**WHAT YOU ARE ASKED TO DO:**
The reply to the records below should contain exactly the lines from the line with "Yosys cells after" through the line with "Index checks and", and nothing besides.

**RECORDS FOR THIS TASK:**
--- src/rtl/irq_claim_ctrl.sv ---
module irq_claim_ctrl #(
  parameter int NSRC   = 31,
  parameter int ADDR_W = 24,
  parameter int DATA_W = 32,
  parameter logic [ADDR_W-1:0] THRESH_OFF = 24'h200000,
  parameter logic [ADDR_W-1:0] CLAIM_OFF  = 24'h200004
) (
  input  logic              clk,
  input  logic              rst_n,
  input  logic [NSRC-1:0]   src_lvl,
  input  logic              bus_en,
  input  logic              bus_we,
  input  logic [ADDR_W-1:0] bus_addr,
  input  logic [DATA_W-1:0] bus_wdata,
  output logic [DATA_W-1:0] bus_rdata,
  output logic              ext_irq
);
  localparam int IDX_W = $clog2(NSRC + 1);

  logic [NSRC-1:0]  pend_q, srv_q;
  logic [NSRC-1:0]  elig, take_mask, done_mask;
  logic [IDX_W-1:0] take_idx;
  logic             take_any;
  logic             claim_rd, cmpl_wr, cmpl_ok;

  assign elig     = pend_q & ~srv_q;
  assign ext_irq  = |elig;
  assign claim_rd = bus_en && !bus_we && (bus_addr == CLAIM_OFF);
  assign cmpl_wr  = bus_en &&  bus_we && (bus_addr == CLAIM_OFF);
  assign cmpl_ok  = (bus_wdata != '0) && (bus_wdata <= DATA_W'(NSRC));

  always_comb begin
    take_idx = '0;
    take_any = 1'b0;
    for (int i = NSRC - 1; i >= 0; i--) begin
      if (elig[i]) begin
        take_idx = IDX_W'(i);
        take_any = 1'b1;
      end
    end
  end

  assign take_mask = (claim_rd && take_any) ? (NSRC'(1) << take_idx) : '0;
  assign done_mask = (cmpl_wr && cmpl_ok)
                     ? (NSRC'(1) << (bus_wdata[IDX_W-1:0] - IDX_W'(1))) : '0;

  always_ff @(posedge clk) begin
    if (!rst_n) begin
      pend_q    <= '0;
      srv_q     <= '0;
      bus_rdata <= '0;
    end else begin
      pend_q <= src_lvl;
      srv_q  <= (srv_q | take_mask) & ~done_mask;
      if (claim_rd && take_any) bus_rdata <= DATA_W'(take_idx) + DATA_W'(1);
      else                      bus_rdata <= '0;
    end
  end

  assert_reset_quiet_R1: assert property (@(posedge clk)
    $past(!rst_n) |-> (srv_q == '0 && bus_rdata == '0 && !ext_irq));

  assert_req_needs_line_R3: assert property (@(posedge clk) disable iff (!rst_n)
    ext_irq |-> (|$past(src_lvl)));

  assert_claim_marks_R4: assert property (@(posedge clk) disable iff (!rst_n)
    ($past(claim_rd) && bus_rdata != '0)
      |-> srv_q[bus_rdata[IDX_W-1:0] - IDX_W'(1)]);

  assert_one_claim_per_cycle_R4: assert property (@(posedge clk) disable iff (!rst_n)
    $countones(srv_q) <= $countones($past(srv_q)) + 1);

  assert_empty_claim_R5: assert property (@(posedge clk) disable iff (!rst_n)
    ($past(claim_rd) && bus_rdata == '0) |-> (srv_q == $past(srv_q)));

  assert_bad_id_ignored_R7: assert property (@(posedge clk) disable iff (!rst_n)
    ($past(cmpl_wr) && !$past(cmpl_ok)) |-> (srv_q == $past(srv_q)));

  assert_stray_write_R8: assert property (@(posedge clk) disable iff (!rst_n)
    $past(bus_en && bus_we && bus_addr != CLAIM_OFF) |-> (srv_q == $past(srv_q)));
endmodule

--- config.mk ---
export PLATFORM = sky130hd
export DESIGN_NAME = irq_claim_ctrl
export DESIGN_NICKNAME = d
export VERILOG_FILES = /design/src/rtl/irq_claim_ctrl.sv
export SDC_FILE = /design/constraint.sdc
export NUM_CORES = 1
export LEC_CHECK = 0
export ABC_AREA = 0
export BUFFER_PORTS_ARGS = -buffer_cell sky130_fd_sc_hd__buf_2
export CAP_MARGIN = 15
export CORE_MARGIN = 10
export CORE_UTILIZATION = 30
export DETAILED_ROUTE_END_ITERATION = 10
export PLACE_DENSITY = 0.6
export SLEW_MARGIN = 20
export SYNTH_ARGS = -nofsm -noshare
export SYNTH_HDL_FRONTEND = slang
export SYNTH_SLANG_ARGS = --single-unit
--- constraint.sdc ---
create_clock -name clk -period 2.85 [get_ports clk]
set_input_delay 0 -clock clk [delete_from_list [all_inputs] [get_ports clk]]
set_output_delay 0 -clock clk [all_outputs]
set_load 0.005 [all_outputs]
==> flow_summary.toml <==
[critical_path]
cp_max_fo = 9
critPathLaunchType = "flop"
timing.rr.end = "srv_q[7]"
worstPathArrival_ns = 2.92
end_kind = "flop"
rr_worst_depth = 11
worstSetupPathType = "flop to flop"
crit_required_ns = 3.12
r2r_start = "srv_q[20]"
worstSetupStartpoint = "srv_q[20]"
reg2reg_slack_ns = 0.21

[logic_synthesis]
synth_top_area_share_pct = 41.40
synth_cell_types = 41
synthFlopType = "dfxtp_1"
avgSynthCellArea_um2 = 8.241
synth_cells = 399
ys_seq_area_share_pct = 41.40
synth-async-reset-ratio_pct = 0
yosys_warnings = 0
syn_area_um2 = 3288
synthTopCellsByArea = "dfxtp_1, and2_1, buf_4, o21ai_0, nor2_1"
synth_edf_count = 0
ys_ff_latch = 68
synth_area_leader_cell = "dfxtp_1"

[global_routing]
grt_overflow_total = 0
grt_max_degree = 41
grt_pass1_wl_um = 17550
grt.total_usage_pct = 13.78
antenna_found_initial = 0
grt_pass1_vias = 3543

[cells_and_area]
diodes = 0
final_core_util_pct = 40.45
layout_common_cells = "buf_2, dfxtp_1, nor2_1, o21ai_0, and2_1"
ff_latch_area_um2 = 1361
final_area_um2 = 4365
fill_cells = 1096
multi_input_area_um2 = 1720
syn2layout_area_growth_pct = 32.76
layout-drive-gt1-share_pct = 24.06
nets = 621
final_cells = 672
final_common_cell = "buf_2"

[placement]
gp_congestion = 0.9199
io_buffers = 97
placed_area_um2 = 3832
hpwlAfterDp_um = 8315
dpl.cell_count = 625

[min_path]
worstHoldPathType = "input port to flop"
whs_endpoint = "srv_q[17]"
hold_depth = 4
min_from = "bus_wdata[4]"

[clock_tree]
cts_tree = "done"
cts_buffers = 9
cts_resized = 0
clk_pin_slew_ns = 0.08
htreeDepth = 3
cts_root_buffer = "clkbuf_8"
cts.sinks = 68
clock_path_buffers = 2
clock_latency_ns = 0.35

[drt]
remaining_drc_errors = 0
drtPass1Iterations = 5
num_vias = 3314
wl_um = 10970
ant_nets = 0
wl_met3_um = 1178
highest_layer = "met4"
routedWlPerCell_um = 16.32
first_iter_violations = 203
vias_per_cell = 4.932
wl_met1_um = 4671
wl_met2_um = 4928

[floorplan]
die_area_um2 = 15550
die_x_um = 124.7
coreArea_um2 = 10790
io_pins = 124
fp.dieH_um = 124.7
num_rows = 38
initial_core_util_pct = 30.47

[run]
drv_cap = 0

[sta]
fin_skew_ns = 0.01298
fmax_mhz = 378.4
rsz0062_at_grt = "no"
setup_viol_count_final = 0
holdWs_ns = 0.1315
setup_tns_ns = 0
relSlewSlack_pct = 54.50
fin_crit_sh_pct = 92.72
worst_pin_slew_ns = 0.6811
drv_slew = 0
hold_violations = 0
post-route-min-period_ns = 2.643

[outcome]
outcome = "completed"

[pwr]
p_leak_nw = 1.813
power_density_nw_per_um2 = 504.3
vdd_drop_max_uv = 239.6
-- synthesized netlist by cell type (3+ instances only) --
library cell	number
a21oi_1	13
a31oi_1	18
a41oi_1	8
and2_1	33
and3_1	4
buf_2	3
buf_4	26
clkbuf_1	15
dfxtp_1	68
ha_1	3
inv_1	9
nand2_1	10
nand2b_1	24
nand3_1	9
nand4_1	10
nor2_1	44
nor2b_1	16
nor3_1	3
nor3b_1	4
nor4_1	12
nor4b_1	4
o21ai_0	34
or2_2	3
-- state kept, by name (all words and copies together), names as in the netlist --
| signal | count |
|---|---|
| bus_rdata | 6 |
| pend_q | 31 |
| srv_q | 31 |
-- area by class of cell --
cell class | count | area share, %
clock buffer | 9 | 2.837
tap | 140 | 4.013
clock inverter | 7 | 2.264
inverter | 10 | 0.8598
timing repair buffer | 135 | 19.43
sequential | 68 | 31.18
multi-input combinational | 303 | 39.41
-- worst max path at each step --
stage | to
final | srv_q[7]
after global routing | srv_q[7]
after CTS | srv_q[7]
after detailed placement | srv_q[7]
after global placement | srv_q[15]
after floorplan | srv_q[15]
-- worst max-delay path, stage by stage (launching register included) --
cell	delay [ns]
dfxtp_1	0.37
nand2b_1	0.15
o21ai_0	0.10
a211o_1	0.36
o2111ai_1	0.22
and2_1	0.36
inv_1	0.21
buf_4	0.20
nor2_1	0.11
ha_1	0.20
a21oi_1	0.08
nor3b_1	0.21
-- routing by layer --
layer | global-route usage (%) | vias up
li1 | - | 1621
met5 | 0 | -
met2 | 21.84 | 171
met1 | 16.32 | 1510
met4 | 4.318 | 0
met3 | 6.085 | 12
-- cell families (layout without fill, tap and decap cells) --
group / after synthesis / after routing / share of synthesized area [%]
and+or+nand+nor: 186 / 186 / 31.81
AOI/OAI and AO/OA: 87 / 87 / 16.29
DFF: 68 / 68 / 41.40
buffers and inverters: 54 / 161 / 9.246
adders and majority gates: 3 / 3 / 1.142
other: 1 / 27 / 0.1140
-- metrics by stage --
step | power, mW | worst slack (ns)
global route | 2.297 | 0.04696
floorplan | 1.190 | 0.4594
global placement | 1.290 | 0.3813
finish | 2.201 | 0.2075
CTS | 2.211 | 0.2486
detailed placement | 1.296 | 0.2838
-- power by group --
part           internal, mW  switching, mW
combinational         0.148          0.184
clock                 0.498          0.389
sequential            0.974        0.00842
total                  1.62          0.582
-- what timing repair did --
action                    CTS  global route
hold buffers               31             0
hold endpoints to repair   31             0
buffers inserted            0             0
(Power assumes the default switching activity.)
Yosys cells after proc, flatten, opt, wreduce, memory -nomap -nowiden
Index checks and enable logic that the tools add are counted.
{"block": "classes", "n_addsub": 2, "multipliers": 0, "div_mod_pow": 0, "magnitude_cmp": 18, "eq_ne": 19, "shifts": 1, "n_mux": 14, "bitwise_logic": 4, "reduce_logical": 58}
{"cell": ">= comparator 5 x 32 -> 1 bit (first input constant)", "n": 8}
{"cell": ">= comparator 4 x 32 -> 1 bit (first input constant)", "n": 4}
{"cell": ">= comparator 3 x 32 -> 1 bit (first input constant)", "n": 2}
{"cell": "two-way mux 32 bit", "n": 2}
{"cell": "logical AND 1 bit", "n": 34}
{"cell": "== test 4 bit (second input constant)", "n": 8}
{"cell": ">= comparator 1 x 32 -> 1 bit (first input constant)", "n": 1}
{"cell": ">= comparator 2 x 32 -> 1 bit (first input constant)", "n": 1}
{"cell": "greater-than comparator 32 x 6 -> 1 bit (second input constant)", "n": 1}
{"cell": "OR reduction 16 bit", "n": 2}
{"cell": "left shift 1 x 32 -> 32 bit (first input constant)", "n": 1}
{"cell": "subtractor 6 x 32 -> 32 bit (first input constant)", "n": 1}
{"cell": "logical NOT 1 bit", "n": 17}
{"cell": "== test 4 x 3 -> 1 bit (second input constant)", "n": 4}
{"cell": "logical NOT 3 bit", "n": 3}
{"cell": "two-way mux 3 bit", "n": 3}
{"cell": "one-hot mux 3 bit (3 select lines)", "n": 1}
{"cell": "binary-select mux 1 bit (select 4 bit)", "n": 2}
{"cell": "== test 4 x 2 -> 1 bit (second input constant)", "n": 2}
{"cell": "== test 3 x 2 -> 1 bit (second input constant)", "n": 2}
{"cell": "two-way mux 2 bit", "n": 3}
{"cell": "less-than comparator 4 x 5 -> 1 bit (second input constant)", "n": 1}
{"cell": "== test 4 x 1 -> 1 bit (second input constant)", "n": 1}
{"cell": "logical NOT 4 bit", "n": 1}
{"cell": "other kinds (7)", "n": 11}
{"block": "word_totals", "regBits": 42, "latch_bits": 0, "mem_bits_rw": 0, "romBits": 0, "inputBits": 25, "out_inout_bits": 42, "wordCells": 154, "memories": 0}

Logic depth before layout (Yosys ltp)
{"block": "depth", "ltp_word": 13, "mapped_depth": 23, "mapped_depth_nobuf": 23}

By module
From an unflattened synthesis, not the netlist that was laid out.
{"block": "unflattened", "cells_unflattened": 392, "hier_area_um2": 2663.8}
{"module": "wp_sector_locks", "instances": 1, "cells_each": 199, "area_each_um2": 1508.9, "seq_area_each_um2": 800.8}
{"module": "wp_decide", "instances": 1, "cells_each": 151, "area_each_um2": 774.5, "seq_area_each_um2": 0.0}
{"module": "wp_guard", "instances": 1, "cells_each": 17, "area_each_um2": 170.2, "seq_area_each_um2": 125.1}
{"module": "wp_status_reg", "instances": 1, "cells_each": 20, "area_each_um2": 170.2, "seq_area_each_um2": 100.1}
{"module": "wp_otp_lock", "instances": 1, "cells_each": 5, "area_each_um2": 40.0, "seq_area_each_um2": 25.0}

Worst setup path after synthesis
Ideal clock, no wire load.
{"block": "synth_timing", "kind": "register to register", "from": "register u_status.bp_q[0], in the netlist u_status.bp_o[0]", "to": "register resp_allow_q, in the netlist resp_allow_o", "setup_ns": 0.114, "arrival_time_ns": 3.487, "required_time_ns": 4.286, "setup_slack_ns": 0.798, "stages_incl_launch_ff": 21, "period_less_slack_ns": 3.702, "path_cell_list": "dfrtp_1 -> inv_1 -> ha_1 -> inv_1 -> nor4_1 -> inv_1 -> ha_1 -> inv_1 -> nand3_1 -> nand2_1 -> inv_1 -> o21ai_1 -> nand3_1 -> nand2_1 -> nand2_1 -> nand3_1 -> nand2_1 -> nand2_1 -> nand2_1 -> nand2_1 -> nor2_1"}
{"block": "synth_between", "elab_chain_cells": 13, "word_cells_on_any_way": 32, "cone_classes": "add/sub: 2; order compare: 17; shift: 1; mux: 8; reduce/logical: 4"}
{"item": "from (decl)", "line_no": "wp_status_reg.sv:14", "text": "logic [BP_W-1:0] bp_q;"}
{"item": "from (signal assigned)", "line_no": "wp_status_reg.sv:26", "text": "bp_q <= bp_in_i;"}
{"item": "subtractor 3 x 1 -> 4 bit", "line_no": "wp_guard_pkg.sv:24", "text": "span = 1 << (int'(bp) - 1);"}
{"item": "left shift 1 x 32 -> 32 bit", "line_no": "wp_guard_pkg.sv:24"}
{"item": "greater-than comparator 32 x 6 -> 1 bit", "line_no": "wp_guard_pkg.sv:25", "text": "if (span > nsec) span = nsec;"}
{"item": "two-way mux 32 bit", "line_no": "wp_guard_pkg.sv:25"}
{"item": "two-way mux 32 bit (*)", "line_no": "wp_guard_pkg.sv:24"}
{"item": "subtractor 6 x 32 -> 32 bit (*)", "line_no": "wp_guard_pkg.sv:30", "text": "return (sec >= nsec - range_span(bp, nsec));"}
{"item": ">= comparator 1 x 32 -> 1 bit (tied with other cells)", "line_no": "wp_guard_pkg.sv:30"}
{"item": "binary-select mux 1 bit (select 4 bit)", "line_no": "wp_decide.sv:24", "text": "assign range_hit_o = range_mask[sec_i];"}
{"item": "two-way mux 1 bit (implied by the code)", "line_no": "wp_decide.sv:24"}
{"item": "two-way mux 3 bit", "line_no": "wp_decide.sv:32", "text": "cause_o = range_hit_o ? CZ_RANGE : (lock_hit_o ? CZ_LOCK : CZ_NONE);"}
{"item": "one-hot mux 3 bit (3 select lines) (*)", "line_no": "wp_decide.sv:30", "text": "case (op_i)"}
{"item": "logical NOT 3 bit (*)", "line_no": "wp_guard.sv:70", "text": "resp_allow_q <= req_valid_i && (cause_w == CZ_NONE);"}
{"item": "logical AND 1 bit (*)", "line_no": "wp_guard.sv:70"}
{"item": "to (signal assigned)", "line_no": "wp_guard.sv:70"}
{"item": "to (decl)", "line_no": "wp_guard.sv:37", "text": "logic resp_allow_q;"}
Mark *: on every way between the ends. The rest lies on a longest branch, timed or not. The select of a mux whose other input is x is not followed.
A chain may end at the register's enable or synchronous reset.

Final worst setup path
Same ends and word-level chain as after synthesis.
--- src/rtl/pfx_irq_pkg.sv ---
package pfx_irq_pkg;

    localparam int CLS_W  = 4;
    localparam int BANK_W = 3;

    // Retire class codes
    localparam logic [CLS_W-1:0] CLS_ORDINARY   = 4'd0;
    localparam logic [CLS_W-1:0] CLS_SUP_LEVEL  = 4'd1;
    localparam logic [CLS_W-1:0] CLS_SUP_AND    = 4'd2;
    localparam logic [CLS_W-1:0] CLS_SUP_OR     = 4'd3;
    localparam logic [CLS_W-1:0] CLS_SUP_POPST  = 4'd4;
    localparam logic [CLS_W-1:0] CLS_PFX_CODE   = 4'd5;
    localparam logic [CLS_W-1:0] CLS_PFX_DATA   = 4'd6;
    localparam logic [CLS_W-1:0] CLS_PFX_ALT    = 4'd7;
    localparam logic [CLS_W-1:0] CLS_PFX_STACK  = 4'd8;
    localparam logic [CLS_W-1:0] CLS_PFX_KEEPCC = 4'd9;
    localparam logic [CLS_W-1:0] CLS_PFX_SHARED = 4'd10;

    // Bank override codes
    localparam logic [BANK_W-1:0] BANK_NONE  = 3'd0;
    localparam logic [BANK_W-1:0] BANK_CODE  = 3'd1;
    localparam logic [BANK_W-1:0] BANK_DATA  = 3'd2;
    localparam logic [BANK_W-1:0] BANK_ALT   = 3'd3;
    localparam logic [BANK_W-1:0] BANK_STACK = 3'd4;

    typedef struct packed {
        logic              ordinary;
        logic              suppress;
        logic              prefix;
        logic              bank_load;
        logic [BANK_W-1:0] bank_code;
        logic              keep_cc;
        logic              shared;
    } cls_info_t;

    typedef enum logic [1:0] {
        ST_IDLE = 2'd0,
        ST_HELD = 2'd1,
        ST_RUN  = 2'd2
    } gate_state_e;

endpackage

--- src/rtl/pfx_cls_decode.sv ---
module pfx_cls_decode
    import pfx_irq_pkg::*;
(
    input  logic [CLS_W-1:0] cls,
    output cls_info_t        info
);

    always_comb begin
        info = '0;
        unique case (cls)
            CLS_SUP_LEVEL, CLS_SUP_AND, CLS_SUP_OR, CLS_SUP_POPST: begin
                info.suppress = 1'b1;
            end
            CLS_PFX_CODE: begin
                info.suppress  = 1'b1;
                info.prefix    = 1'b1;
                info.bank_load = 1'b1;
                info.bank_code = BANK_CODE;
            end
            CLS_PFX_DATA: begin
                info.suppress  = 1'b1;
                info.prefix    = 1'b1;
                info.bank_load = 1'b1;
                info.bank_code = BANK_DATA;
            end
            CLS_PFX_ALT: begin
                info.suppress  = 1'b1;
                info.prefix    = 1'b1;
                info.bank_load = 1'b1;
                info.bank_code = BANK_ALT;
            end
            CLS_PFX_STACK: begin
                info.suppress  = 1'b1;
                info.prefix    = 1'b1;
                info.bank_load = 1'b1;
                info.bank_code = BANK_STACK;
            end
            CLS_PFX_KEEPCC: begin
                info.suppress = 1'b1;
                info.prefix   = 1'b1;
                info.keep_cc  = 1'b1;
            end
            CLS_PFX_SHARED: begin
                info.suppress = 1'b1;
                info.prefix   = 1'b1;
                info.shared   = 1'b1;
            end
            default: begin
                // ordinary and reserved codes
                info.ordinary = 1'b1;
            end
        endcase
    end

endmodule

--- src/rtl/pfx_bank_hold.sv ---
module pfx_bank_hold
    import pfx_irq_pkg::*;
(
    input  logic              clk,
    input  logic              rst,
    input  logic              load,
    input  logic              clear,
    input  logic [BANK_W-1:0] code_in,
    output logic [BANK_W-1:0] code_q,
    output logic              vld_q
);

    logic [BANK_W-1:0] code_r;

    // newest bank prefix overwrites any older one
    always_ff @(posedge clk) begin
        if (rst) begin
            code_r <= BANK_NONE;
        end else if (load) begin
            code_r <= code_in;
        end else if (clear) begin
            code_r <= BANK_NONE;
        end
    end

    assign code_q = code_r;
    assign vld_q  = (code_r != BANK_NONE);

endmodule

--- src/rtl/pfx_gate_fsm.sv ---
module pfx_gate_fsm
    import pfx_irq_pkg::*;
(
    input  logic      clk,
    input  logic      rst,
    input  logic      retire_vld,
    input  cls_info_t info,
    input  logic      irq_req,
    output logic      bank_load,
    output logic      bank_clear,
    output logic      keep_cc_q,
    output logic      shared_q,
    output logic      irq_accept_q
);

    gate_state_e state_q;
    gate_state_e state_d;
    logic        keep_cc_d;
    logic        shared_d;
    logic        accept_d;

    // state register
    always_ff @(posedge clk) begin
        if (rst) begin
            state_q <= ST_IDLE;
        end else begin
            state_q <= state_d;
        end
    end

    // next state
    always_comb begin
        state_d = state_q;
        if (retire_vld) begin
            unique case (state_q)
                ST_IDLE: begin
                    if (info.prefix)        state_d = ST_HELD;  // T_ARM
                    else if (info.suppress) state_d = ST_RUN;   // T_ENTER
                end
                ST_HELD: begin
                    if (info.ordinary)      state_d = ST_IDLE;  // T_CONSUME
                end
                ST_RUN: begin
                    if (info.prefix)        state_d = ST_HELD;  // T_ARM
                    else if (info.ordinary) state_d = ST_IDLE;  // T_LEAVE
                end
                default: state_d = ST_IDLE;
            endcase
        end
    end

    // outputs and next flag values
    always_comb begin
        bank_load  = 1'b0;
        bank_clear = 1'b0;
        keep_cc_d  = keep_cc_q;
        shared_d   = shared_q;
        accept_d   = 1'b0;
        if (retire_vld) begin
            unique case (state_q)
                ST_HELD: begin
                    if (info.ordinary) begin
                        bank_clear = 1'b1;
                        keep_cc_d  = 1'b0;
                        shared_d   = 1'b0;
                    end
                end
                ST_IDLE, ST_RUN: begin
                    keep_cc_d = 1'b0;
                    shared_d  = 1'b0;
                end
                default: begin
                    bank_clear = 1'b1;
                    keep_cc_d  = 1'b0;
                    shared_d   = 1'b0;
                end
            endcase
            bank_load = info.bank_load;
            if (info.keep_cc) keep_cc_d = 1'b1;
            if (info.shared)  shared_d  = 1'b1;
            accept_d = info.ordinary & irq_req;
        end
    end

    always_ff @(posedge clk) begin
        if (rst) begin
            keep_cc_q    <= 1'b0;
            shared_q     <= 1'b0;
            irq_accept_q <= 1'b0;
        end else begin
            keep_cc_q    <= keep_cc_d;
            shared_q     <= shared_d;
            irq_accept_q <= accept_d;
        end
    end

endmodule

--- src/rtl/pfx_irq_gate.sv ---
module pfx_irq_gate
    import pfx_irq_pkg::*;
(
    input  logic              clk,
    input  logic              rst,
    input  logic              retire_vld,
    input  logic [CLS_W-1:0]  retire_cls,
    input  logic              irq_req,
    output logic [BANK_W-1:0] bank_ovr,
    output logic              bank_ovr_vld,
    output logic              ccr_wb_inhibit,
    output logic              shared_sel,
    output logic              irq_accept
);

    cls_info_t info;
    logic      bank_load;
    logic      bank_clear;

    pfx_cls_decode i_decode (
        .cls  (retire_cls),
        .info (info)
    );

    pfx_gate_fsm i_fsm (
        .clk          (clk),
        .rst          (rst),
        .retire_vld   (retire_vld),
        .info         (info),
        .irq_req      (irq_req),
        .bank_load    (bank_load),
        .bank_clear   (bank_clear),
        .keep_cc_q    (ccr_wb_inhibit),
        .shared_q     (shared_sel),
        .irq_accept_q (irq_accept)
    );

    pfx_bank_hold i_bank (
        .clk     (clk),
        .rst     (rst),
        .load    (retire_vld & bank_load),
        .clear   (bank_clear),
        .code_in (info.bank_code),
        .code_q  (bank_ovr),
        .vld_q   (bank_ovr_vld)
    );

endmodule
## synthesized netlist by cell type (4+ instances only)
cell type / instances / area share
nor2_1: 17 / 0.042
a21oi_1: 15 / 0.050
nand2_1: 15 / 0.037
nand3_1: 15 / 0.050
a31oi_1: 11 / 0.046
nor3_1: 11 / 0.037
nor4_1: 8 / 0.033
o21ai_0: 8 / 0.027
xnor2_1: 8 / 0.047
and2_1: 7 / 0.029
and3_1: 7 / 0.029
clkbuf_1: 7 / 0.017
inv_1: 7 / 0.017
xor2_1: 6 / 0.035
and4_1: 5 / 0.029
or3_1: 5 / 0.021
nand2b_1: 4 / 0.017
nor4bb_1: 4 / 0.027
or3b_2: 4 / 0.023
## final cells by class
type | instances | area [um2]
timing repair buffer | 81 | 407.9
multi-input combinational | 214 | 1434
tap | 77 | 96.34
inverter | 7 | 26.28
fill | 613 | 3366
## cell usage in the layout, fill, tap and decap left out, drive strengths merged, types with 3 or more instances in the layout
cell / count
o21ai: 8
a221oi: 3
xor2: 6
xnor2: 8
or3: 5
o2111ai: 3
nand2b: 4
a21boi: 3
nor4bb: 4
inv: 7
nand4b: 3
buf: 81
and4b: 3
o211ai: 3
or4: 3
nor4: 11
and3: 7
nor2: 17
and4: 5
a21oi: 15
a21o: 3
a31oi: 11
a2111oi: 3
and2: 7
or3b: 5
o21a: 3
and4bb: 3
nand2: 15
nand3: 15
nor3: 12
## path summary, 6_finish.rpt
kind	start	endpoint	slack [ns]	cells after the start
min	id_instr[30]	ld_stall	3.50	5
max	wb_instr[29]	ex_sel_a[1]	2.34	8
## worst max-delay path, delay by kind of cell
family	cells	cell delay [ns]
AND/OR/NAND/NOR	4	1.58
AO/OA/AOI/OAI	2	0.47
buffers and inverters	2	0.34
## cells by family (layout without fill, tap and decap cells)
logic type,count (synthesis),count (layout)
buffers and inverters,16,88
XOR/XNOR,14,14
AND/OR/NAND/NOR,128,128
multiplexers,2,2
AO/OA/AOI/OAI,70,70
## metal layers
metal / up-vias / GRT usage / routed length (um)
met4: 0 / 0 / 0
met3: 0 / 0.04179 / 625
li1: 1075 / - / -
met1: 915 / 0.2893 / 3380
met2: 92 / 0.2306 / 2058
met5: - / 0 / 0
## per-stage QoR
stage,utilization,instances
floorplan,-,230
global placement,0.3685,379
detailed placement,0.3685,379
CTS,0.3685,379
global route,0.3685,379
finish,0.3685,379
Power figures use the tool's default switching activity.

**PROBLEM SOLUTION:**
Yosys cells after proc, flatten, opt, wreduce, memory -nomap -nowiden
Index checks and enable logic that the tools add are counted.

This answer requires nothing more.